Mai 1968 – 62’ – 35 mm – Noir & Blanc – France (silencieux)
Réalisation : Philippe Garrel
Directeur de la photographie : Michel Fournier
Cameraman : Philippe Rousselot
Financement : Anne Héliat, Sylvina Boissonnas
Avec : Bernadette Laffont, Laurent Terzieff, Stanislas Robiolle
“ Quand on tournait Le Révélateur en Allemagne, chaque fois qu’on installait un plan, la police arrivait.
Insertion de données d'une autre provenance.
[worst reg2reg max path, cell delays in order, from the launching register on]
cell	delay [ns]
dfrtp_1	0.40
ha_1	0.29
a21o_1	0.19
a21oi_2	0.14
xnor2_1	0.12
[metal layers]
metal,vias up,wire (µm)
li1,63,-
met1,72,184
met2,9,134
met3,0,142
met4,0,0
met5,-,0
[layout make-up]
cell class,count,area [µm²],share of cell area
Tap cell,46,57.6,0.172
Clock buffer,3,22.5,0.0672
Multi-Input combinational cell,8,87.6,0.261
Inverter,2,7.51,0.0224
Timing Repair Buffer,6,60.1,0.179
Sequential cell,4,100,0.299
==> design.v <==
`timescale 1ns / 1ps
module sync_counter(
    input clk, rst, up,
    output reg[3:0] count
    );
    always@(posedge clk)
    begin
    if(rst == 0)
    count = 0;
    else
    begin
    if(up)
        count = count + 1;
        else if(!up)
        count = count - 1;
     end
     end
endmodule
==> run.sh <==
#!/bin/bash
# OpenROAD 26Q1-2900-gdf79404cd8, Yosys 0.63+post, stock flow scripts
make -C /OpenROAD-flow-scripts/flow DESIGN_CONFIG=/design/flow/config.mk WORK_HOME=/design/flow/orfs finish
==> config.mk <==
export PLATFORM = sky130hd
export DESIGN_NAME = sync_counter
export DESIGN_NICKNAME = sync_counter
export VERILOG_FILES = /design/flow/design.v
export SDC_FILE = /design/flow/constraint.sdc
export NUM_CORES = 4
export LEC_CHECK = 1
export CORE_AREA = 10 10 70 70
export DIE_AREA = 0 0 80 80
==> constraint.sdc <==
current_design sync_counter

set clk_period 1.7
set clk_io_pct 0.2

create_clock -name clk0 -period $clk_period [get_ports {clk}]

set non_clock_inputs [all_inputs -no_clocks]
set_input_delay [expr $clk_period * $clk_io_pct] -clock clk0 $non_clock_inputs
set_output_delay [expr $clk_period * $clk_io_pct] -clock clk0 [all_outputs]
==> flow_summary.yaml <==
# flow metrics
outcome:
  status: "complete, no violations"
drt:
  vias_per_cell: 2.21
  routedWlPerCell_um: 6.79
  num_antenna_cells: 0
  drtAntennaViolNets: 0
  drt_wl_total_um: 516
  dr.first_iter.drc_count: 2
  first_pass_iters: 3
  via_count: 168
  drc: 0
worst_setup_path:
  end_kind: "flop"
  critPathSlowestCell: "clkdlybuf4s50_1"
  start_kind: "input pin"
  cp_data_arrival_time_ps: 1660
  crit_start: "up"
  critical_path.max_fanout: 3
  path_cells: "clkdlybuf4s50_1 -> inv_1 -> ha_1 -> a21oi_2 -> nand3_1 -> nor3b_2"
  worst-path-buf-inv: 2
  path_class: "input pin to flop"
  cpPeakStageDelay_ps: 480
  required_ps: 1820
  r2r-start: "count[2]"
  path_delay_family: "buffers and inverters"
sta:
  layout_min_cycle_time_ps: 1540
  finalHoldViolations: 0
  fin_tns_setup_ps: 0
  rsz0062_at_grt: "false"
  tightestPinTransition_ps: 202
  maxSlewViolCount: 0
  period_used_pct: 90.7
  finClkSkew_ps: 0.598
  whs_ps: 498
  relSlewSlack_pct: 86.5
  setup_viol: 0
  max_freq_mhz: 649
clock_network:
  cts_max_path_buffers: 2
  numCtsBuffers: 3
  cts_tree: "built"
  clkSlewWorstSetupHoldPaths_ps: 40
  post-cts-setup-buffers: 0
  cts_sinks: 4
  cts_resized: 0
  htree_levels: 1
  ctsHoldBuffers: 0
  clock_tree.root_cell: "clkbuf_4"
  clk_latency_ps: 230
cells_and_area:
  drive_above_1_share_pct: 23.3
  area_growth_pct: 77.5
  fillers: 399
  largest_register_ffs: 4
logic_synthesis:
  ys_seq_share_pct: 40.0
  synth.avg_cell_area_sq_um: 10.5
  ys_cells: 19
  synth.distinct_cells: 12
  top_cell_area_share_pct: 40.0
  yosysWarnings: 1
  synth_area_sq_um: 200
  synth-seq-cells: 4
  postSynthCellCount: 19
  yosysTopAreaCell: "dfxtp_1"
  synthTopCellsByArea: "dfxtp_1 40%, ha_1 13%, fa_1 10%"
  yosys_area_sq_um: 200
min_path:
  min_path_type: "flop to flop"
  hp-start: "count[0]"
global_routing:
  grt_use_total_pct: 2.06
  overflow: 0
  grt_pass1_vias: 209
  grt_pass1_wl_um: 952
  grt_max_degree: 5
  antenna_found_initial: 0
floorplanning:
  fp.dieW_um: 80
  io_pins: 7
  fp_util_pct: 5.86
  die_height_um: 80
  coreArea_sq_um: 3420
  rows: 21
  dieArea_sq_um: 6400
flow_run:
  warnings: 25
  cap_violations: 0
pwr:
  total_power_w: 0.000361
  p_per_area_nw_per_um2: 1020
  p_leak_nw: 0.139
  ir_drop_uv: 170
placement:
  globalplace.congestion: 0.684
  hpwl_um: 400
  io_buffers: 6
[metrics by stage]
step | area (sq um) | util, % | worst slack (ps) | instances
6_report | 355 | 10.4 | 158 | 76
5_1_grt | 355 | 10.4 | 68.2 | 76
4_1_cts | 355 | 10.4 | 159 | 76
3_5_place_dp | 333 | 9.74 | -66.6 | 73
3_3_place_gp | 333 | 9.74 | -44.9 | 73
2_1_floorplan | 200 | - | 480 | 19
[placed cells by master, fill, tap and decap left out, types with 2 or more instances in the layout]
master           netlist  routed
clkdlybuf4s50_1        0       6
nor2_1                 2       2
nand3_1                2       2
buf_4                  0       2
dfxtp_1                4       4
ha_1                   2       2
clkbuf_4               0       3
inv_1                  2       2
[where the power goes]
group	switching [W]	internal, W
clock	0.0000367	0.0000788
combinational	0.0000423	0.0000773
sequential	0.0000136	0.000113
[kinds of logic (layout without fill, tap and decap cells)]
logic type	Yosys count	count (layout)	share of synthesized area [%]
compound gates	2	2	6.87
xor+xnor	2	2	8.75
fa+ha+maj	3	3	22.5
buf+inv	2	13	3.75
flops	4	4	40.0
simple gates	6	6	18.1
[final cells by class]
type | count | area [sq um] | area share (%)
Clock buffer | 3 | 22.5 | 6.34
Inverter | 2 | 7.51 | 2.11
Multi-Input combinational cell | 13 | 113 | 31.7
Timing Repair Buffer | 8 | 75.1 | 21.1
Tap cell | 46 | 57.6 | 16.2
Sequential cell | 4 | 80.1 | 22.5
`config.mk`:
```
export PLATFORM = sky130hd
export DESIGN_NAME = simon
export DESIGN_NICKNAME = simon
export VERILOG_FILES = /design/flow/design.v
export SDC_FILE = /design/flow/constraint.sdc
export NUM_CORES = 4
export LEC_CHECK = 1
export CORE_UTILIZATION = 40
export SYNTH_MEMORY_MAX_BITS = 65536
```
`constraint.sdc`:
```
current_design simon

set clk_period 520.7
set clk_io_pct 0.2

create_clock -name clk0 -period $clk_period [get_ports {clk}]

set non_clock_inputs [all_inputs -no_clocks]
set_input_delay [expr $clk_period * $clk_io_pct] -clock clk0 $non_clock_inputs
set_output_delay [expr $clk_period * $clk_io_pct] -clock clk0 [all_outputs]
```
`design.v`:
```
`timescale 1ns / 1ps
module dec(
    input clk,
    input res_n,
    input start,
    input ctrl,
    input [63:0] key,
    input [127:0] cipher,
    output reg [127:0] plain,
    output reg done,
    output reg [6:0] key_adr
    );
    reg [3:0] state;
    parameter idle = 4'b0001;
    parameter dec = 4'b0010;
    parameter enc = 4'b0100;
    parameter fin = 4'b1000;
    parameter ctrl_enc = 1'b0;
    parameter ctrl_dec = 1'b1;
    always @(posedge clk) begin
        if (!res_n) begin
            plain <= cipher;
            done <= 0;
            key_adr <= ctrl == ctrl_dec ? 71 : 0;
            state <= idle;
        end
        else begin
            case (state)
                idle: begin                  
                    done <= 0;
                    if (start && ctrl == ctrl_dec) begin
                        key_adr <= 70;
                        state <= dec;
                    end
                    else if (start && ctrl == ctrl_enc) begin
                        key_adr <= 1;
                        state <= enc;
                    end
                    else begin
                        plain <= cipher;
                        key_adr <= ctrl == ctrl_dec ? 71 : 0;
                    end
                end
                dec: begin
                    plain <= {plain[63:0], key ^ plain[127:64] ^ {plain[61:0], plain[63:62]} ^ ({plain[62:0], plain[63]} & {plain[55:0], plain[63:56]})};
                    if (key_adr == 127) begin
                        done <= 1;
                        state <= fin;
                    end
                    else
                        key_adr <= key_adr -1;
                end
                enc: begin
                    plain <= {key ^ plain[63:0] ^ {plain[125:64], plain[127:126]} ^ ({plain[126:64], plain[127]} & {plain[119:64], plain[127:120]}), plain[127:64]};
                    if (key_adr == 72) begin
                        done <= 1;
                        state <= fin;
                    end
                    else
                        key_adr <= key_adr + 1;
                end
                fin:
                    done <= 1;
            endcase
        end
    end
endmodule
`timescale 1ns / 1ps
module dp_mem(
    input clk,
    input [63:0] data_in,
    input [6:0] wr_adr,
    input wr_en,
    input [6:0] rd_adr,
    output reg [63:0] dat_out
    );
    reg [63:0] mem[0:127];
    always @(posedge clk)
        begin
            if (wr_en)
                mem[wr_adr] <= data_in;
            dat_out <= mem[rd_adr];
        end
endmodule
`timescale 1ns / 1ps
module keys(
    input clk,
    input res_n,
    input start,
    input [255:0] key,
    output reg done,
    output reg [63:0] key_sched,
    output reg [6:0] rnd,
    output reg wr_en
    );
    reg [2:0] state;
    reg [63:0] key_tmp [3:0];
    parameter idle = 3'b000; 
    parameter strt = 3'b001; 
    parameter gen = 3'b010;
    parameter fin = 3'b100;
    parameter z = 64'h3DC94C3A046D678B;
    always @(*)
    begin
        if (rnd >= 4) begin
            key_sched = {key_tmp[3][2:0], key_tmp[3][63:3]};
            key_sched = key_sched ^ key_tmp[1];
            key_sched = key_sched ^ {key_sched[0], key_sched[63:1]};
            key_sched = ~key_tmp[0] ^ 64'h3 ^ key_sched ^ z[(rnd - 4) % 62];
            end
        else
            key_sched = key_tmp[rnd[3:0]];
    end
    always @(posedge clk)
    begin
        if (!res_n) begin
            done <= 0;
            wr_en <= 0;
            key_tmp[0] <= key[63:0];
            key_tmp[1] <= key[127:64];
            key_tmp[2] <= key[191:128];
            key_tmp[3] <= key[255:192];
            rnd <= 0;
            state <= idle;
        end
        else
            case (state)
                idle: begin
                    done <= 0;
                    if (start) begin
                        wr_en <= 1;
                        state <= strt;
                        end
                    else begin
                        wr_en <= 0;
                        rnd <= 0;
                        end
                    end
                strt: begin
                    if (rnd == 3) begin
                        state <= gen;
                        end
                    done <= 0;
                    rnd <= rnd + 1;
                    end
                gen: begin
                    key_tmp[3] <= key_sched;
                    key_tmp[2] <= key_tmp[3];
                    key_tmp[1] <= key_tmp[2];
                    key_tmp[0] <= key_tmp[1];
                    rnd <= rnd + 1;
                    if (rnd == 71) begin
                        wr_en <= 0;
                        done <= 1;
                        state <= fin;
                        end
                    else
                        done <= 0;
                    end
                fin: begin
                    wr_en <= 0;
                    done <= 1;
                    end
                default:
                    state <= idle;
            endcase 
    end
endmodule
`timescale 1ns / 1ps
module simon(
    input clk,
    input res_n,
    input start,
    input ctrl,
    input [255:0] keys,
    input [127:0] in,
    output [127:0] out,
    output done
    );
    wire [63:0] key_out;
    wire key_done;
    wire [6:0] key_rnd;
    wire [6:0] rd_adr;
    wire [63:0] data_out;
    wire [4:0] state; 
    wire key_wr_en;
    wire dec_done;
    dp_mem mem(.clk(clk), .data_in(key_out), .dat_out(data_out), .wr_en(key_wr_en), .wr_adr(key_rnd), .rd_adr(rd_adr));
    keys key_schedule(.clk(clk), .res_n(res_n), .key(keys), .rnd(key_rnd), .key_sched(key_out), .done(key_done), .start(state[1] || state[2]), .wr_en(key_wr_en));
    simon_fsm f(.clk(clk), .res_n(res_n), .ctrl(ctrl), .start(start), .key_done(key_done), .state(state));
    dec d(.clk(clk), .res_n(res_n), .start(state[4] || state[3]), .key(data_out), .cipher(in), .plain(out), .done(dec_done), .key_adr(rd_adr), .ctrl(ctrl));
    assign done = dec_done;
endmodule
`timescale 1ns / 1ps
module simon_fsm(
    input clk,
    input res_n,
    input ctrl,
    input start,
    input key_done,
    output reg [4:0] state
    );
    parameter idle = 5'b00001;
    parameter enc_gen = 5'b00010;
    parameter enc_wait =5'b00011; 
    parameter dec_gen = 5'b00100;
    parameter enc = 5'b01000;
    parameter dec = 5'b10000;
    parameter ctrl_enc = 1'b0;
    parameter ctrl_dec = 1'b1;
    always @(posedge clk) begin
        if (!res_n) begin
            if (start && ctrl == ctrl_enc)
                state <= enc_gen;
            else if (start && ctrl == ctrl_dec)
                state <= dec_gen;
            else
                state <= idle;
            end
        else
            case (state)
                idle:
                    if (start && ctrl == ctrl_enc)
                        state <= enc_gen;
                    else if (start && ctrl == ctrl_dec)
                        state <= dec_gen;
                    else
                        state <= idle;
                enc_gen:
                    state <= enc_wait;
                enc_wait:
                    state <= enc;
                dec_gen:
                    if (key_done)
                        state <= dec;
                    else
                        state <= dec_gen;
            endcase
    end
endmodule
```
`run.sh`:
```
#!/bin/bash
# OpenROAD 26Q1-2900-gdf79404cd8, Yosys 0.63+post, stock flow scripts
make -C /OpenROAD-flow-scripts/flow DESIGN_CONFIG=/design/flow/config.mk WORK_HOME=/design/flow/orfs finish
```
==> out/notes.md <==
The flow ran to the end, and the final reports show no timing, DRC or antenna violations. With the area of the chip at 850100 um^2, the clock latency at the later pin of the worst-skew pair is 1190 ps. With the total via count in the routed design at 159700, the number of global-route vias before repair is 176700.

The total area inside the core boundary comes to 842900 um^2. The OpenROAD report gives the critical path a required time of 416560 ps. The worst-path cell with the longest stage delay is edfxtp_1.

Post-synthesis sequential area ratio: 0.7665. The most critical min-delay path falls under flop to flop. The worst path in the final design needs a cycle of 106690 ps, including I/O delays and setup. Counting instances, the worst hold path has a depth of 2.

On the worst path, the slowest cell contributes a delay of 770 ps. Worst hold endpoint: d.done. The tools report the cell area after synthesis as 338600 um^2.

In this run, post-CTS hold repair placed 0 buffers. With the cell count of the worst reg-to-reg path at 11, the detailed-routing iteration count for the pre-antenna-repair pass is 7. Per the synthesis report, the dominant area consumer among library cells is edfxtp_1. The run gives 0 as the hold violation total from the final report. The fill cell instance count of the final layout was 67670; the peak supply drop was 3.852 uV. The type of destination of the critical path is a primary output. The transition time recorded at the tightest slew-check pin is 1079 ps.

In this run the core area contains 337 standard-cell rows. The global-route wire length before repair came out at 1334000 um. The xor/xnor cell area share of the yosys netlist works out to 0.01381.

For the worst min-delay path, the startpoint reported by OpenROAD is d.done. The congestion estimate from routability-driven global placement came to 0.9018. The run gives 517 as the number of top-level design ports. The final report lists the setup-violating endpoint count as 0. The category of cells accounting for the largest share of critical-path delay was flip-flops. The synthesis run identifies the leading combinational cell family as multiplexers. The top cell types in the final layout, fill and taps aside, are edfxtp_1 (8588), mux4_2 (2684), clkbuf_16 (871), buf_4 (730), clkdlybuf4s50_1 (515). The run gives 4 for the buffer depth of the longest clock path. With fillers left out, the area of the finished cells amounts to 390300 um^2. The report counts max-capacitance violations totalling 0. Once detail routing completed, the nets flagged for antenna violations numbered 0.

The final design utilization was 0.4631; the period utilization was 0.2049. Between the synthesized netlist and the finished layout, the area growth was recorded as 15.29%. The run gives 126 as the largest net degree at the start of global routing.

The synthesized-area fraction occupied by ao, oa, aoi and oai cells was 0.01065. The clock H-tree reported by CTS has 6 levels. In this run, distinct cell masters in the synthesized netlist total 72. Summed over all layers, the global routing overflow is 0. The run gives 0.428 for the part of the power in registers. The number of buffers and inverters on the critical path was 1; the mean instance size in the synthesized netlist was 23.56 um^2. The number of sinks driven by the clock tree was 8670.

The most instantiated flip-flop cell in the synthesis netlist was edfxtp_1. In the routed layout, each cell is associated on average with a via count of 5.710. Summed over all nets, the switching power comes to 0.0006147 W.

The run gives 6 for the maximum fanout along the worst path. The tools report the summed standard-cell area reported by yosys as 338600 um^2. The final timing report lists a max-slew violation count of 0. The run gives 2550 ps as the worst path arrival time. The synthesized design contains 8588 enable-type register cells.

On the final layout, the worst hold slack is 460.4 ps. The run gives 0.2476 as the aggregate global-route resource usage. In this run, CTS created clock tree buffers numbering 864. The leakage power total is 119.4 nW. Setup repair after global routing left no endpoint under its margin. With the area fraction in full adders, half adders and majority gates at 0.0007243, the post-CTS setup buffer count is 0.

Per the detail_route report, DRC violations left total 0. Summing over the stages, the warning tally comes to 47. The root buffer cell chosen for the clock tree is clkbuf_16. The layout report lists the combined flip-flop and latch area as 259500 um^2.

STA classifies the critical path startpoint as a flop. The combinational group share of total power came out at 0.273. The initial standard-cell utilization of the core is 0.4017, and the port buffer count is 516. The launch point of the worst register-to-register path is recorded as d.key_adr[0]. The clock arrives with 84.37 ps of skew. The violation count after the first detailed-route iteration came out at 11850. For the total cell area at the placement stage, the log shows 362300 um^2. After synthesis, the design contains 14370 cells according to Yosys. The tools report the capturing point of the worst reg2reg path as mem.dat_out[44]. The number of antenna violations at the first check in global routing was 75; the multiplexer area fraction after synthesis was 0.1894. The number of instances in the placed design is 26070. The run gives 922.0 um for the die outline width.

Summed over all layers, the routed wires come to 950700 um. The chip height was 922.0 um. For the number of gates resized after cts, the log shows 0.

By area the synthesized netlist is led by edfxtp_1 (76%), mux4_2 (18%), mux2_2 (1.1%). Counting the warning lines in the Yosys log gives 5. Summing all multi-input logic gate instances after layout gives 77370 um^2. The run gives 0.299 as the part of the power in the clock network.

The report lists the power per cell area as 5.173 nW/um^2. Derived from the worst setup path, the maximum achievable clock frequency is 0.009373 GHz. The area fraction in and, or, nand and nor cells is 0.009556.

TritonCTS built the clock tree. The internal power is 0.001404 W. The proportion of synthesized flip-flops having asynchronous set or reset was 0. The run gives 513540 ps for the worst reg-to-reg setup slack. The top cell type's share of synthesized area works out to 0.7617. Type of the worst setup path: flop to primary output. Summed over all failing endpoints, the final setup total negative slack is 0 ps.

Flip-flop and latch count after synthesis: 8670. The share of layout cells above drive strength 1 came out at 0.3139. The most common logic cell in the final layout is edfxtp_1.

On the worst setup and hold paths after CTS, the clock-pin slew comes to 60 ps. The relative slew slack came out at 0.2787. For this run the detailed placement stage logged an HPWL of 567500 um. After detailed routing, the average wire length per cell comes to 34.00 um. The number of instances in the synthesized netlist is 14370, and the final instance count without filler cells is 27970. The fraction of power spent switching nets came out at 0.3044. The report lists the cells along the critical path as clkdlybuf4s50_1.
[per-layer routing]
layer | share of wire | vias up | GRT usage
li1 | - | 64700 | -
met1 | 0.29 | 81250 | 0.2811
met2 | 0.46 | 12210 | 0.3462
met3 | 0.21 | 1474 | 0.2226
met4 | 0.038 | 48 | 0.07529
met5 | 0.0011 | - | 0.01038
[power groups by stage]
stage	Clock (W)	Sequential, W	Combinational (W)
CTS	0.000613	0.000865	0.000557
global route	0.000638	0.000866	0.000585
finish	0.000603	0.000865	0.000551
[area by class of cell]
cell class,instances,area share
Timing Repair Buffer,1278,0.02893
Clock buffer,1081,0.05809
Sequential cell,8670,0.6649
Multi-Input combinational cell,4915,0.1982
Clock inverter,516,0.01191
Inverter,15,0.0001507
Antenna cell,303,0.001942
Tap cell,11190,0.03586
[worst max path at each step]
stage           start  endpoint  slack, ps  cells after the start
4_1_cts   d.plain[99]   out[99]     413970                      1
5_1_grt   d.plain[99]   out[99]     413980                      1
6_report  d.plain[95]   out[95]     414010                      1
[synth_stat cells (all sizes together), types with 3 or more instances]
cell type,instances
nand2,491
ha,18
nand2b,7
edfxtp,8588
o21a,3
mux2i,6
nor3,17
a211oi,6
o21ai,210
a222oi,64
buf,220
nand4,10
o211ai,8
xor2,268
xnor2,265
a21oi,93
or3,4
and3,4
clkbuf,553
o31ai,3
a21o,4
inv,14
nor2b,8
o22ai,3
mux4,2684
nor4,4
dfxtp,82
nor2,222
and2,3
mux2,320
nand3,22
a22oi,130
[registers in the layout, indices dropped and copies added, names as in the netlist]
| register | count |
|---|---|
| d.done | 1 |
| key_schedule.state | 4 |
| d.state | 4 |
| d.plain | 128 |
| f.state | 5 |
| key_schedule.wr_en | 1 |
| key_schedule.rnd | 7 |
| key_schedule.done | 1 |
| mem.dat_out | 64 |
| d.key_adr | 7 |
| mem.mem | 8192 |
| key_schedule.key_tmp | 256 |
[through the flow]
step / power, W / setup WS, ps
5_1_grt: 0.002089 / 413980
3_3_place_gp: 0.001429 / 413030
2_1_floorplan: 0.001209 / 409420
3_5_place_dp: 0.001434 / 413110
4_1_cts: 0.002034 / 413970
6_report: 0.002019 / 414010
[cell families after synthesis]
kind of cell / Yosys count
fa+ha+maj: 19
simple gates: 802
xor+xnor: 533
buf+inv: 788
compound gates: 551
flops: 8670
mux: 3010
No activity file was given, so power comes from the tool's default toggle rates.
En soi d’ailleurs ça ne me gênait pas, j’avais été en Allemagne un peu pour ça : tourner près des camps militaires pour avoir l’impression qu’on est très oppressé.”
Philippe Garrel
“ Ce fut pour moi un plaisir absolu, à une époque où Philippe Garrel avait parfaitement assimilé l’importance de l’image au cinéma au point de baptiser son film Le Révélateur, qu’il me laissa une exceptionnelle liberté, d’improviser et d’inventer, avec des moyens ‘éclairage volontairement très réduits pour stimuler notre imagination et une pellicule hypersensible pour en capter les moindres lueurs ou les plus fortes apparitions, la photographie de ce petit film muet est quasiment amateur, c’est pourtant l’un des plus beaux de l’histoire du Cinéma avec sa lumineuse et charmante façon façon onirique et raisonnablement fantastique de raconter, de rappeler ou de suggérer tant de sentiments poétiques et profonds.”
Michel Fournier
“ Le Révélateur est un film muet. Un couple et son enfant fuient devant une menace informe et pourtant indicible. Un film sans rires et sans murmures. Dans un paysage de désolation, d’humidité et d’humiliation on voyait l‘être le plus faible se révolter : l’enfant.”